Collected data entries
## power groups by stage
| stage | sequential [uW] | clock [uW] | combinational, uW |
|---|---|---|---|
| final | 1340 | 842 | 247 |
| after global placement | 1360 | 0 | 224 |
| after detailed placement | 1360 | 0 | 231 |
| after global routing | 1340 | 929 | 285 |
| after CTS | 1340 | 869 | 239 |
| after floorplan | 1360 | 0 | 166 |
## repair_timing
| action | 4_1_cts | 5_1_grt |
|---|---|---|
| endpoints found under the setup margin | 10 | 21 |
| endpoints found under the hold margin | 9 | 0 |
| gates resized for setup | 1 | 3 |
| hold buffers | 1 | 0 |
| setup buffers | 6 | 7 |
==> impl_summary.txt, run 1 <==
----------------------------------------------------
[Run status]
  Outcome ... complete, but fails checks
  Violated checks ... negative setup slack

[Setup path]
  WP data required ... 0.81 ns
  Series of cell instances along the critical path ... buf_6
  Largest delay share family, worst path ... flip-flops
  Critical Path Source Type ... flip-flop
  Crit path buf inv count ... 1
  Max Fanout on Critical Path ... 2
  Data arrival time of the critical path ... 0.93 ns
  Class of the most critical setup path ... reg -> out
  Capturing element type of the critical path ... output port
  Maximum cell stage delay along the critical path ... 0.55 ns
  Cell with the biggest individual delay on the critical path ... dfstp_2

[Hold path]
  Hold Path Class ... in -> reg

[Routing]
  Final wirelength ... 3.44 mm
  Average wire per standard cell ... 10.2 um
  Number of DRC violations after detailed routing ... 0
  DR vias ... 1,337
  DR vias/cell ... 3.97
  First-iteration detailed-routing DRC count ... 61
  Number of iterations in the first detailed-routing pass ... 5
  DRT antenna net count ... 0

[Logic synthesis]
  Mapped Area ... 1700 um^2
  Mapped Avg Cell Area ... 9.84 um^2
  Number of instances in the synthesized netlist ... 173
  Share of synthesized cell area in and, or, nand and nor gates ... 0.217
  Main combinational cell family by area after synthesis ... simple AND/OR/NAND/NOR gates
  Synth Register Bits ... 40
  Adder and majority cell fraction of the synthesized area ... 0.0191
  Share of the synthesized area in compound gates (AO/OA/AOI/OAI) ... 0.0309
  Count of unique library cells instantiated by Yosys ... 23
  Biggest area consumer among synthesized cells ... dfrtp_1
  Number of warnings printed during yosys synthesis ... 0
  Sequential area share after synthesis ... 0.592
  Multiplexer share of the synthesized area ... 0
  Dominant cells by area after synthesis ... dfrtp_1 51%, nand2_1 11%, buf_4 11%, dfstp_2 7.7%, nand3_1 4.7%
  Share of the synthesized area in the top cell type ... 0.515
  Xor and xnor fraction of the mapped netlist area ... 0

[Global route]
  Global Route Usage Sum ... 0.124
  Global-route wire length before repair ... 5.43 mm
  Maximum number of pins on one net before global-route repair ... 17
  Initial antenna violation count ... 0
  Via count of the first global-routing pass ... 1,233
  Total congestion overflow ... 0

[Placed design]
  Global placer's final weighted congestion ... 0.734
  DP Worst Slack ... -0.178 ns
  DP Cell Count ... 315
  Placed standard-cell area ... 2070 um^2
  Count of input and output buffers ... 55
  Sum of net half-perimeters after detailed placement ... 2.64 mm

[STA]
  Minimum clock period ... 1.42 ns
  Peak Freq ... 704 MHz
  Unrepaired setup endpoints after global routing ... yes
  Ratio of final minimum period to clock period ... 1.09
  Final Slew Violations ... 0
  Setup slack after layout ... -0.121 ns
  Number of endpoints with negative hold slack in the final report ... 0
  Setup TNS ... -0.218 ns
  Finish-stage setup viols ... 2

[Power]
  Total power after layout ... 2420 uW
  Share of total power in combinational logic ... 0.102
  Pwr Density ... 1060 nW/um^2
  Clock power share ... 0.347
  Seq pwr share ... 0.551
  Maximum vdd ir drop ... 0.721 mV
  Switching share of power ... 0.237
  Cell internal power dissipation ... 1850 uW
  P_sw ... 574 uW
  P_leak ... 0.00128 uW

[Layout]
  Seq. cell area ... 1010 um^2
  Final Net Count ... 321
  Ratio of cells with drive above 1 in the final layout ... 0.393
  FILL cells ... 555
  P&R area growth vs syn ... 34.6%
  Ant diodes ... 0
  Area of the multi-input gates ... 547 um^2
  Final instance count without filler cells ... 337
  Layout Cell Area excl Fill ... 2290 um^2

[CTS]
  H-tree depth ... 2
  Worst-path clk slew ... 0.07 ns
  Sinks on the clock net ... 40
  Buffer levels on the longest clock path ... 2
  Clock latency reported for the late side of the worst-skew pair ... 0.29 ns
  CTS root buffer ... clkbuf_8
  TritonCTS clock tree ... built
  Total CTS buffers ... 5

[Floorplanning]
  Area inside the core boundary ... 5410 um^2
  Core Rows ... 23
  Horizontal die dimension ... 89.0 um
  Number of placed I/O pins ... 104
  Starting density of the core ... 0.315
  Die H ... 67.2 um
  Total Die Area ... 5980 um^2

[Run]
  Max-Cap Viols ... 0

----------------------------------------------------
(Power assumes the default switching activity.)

What to produce >>
Look above for the line holding "Xor and xnor" and the line holding "Total congestion overflow ... 0". Retype both, and every line between them, word for word and nothing else.

Response >>
  Xor and xnor fraction of the mapped netlist area ... 0

[Global route]
  Global Route Usage Sum ... 0.124
  Global-route wire length before repair ... 5.43 mm
  Maximum number of pins on one net before global-route repair ... 17
  Initial antenna violation count ... 0
  Via count of the first global-routing pass ... 1,233
  Total congestion overflow ... 0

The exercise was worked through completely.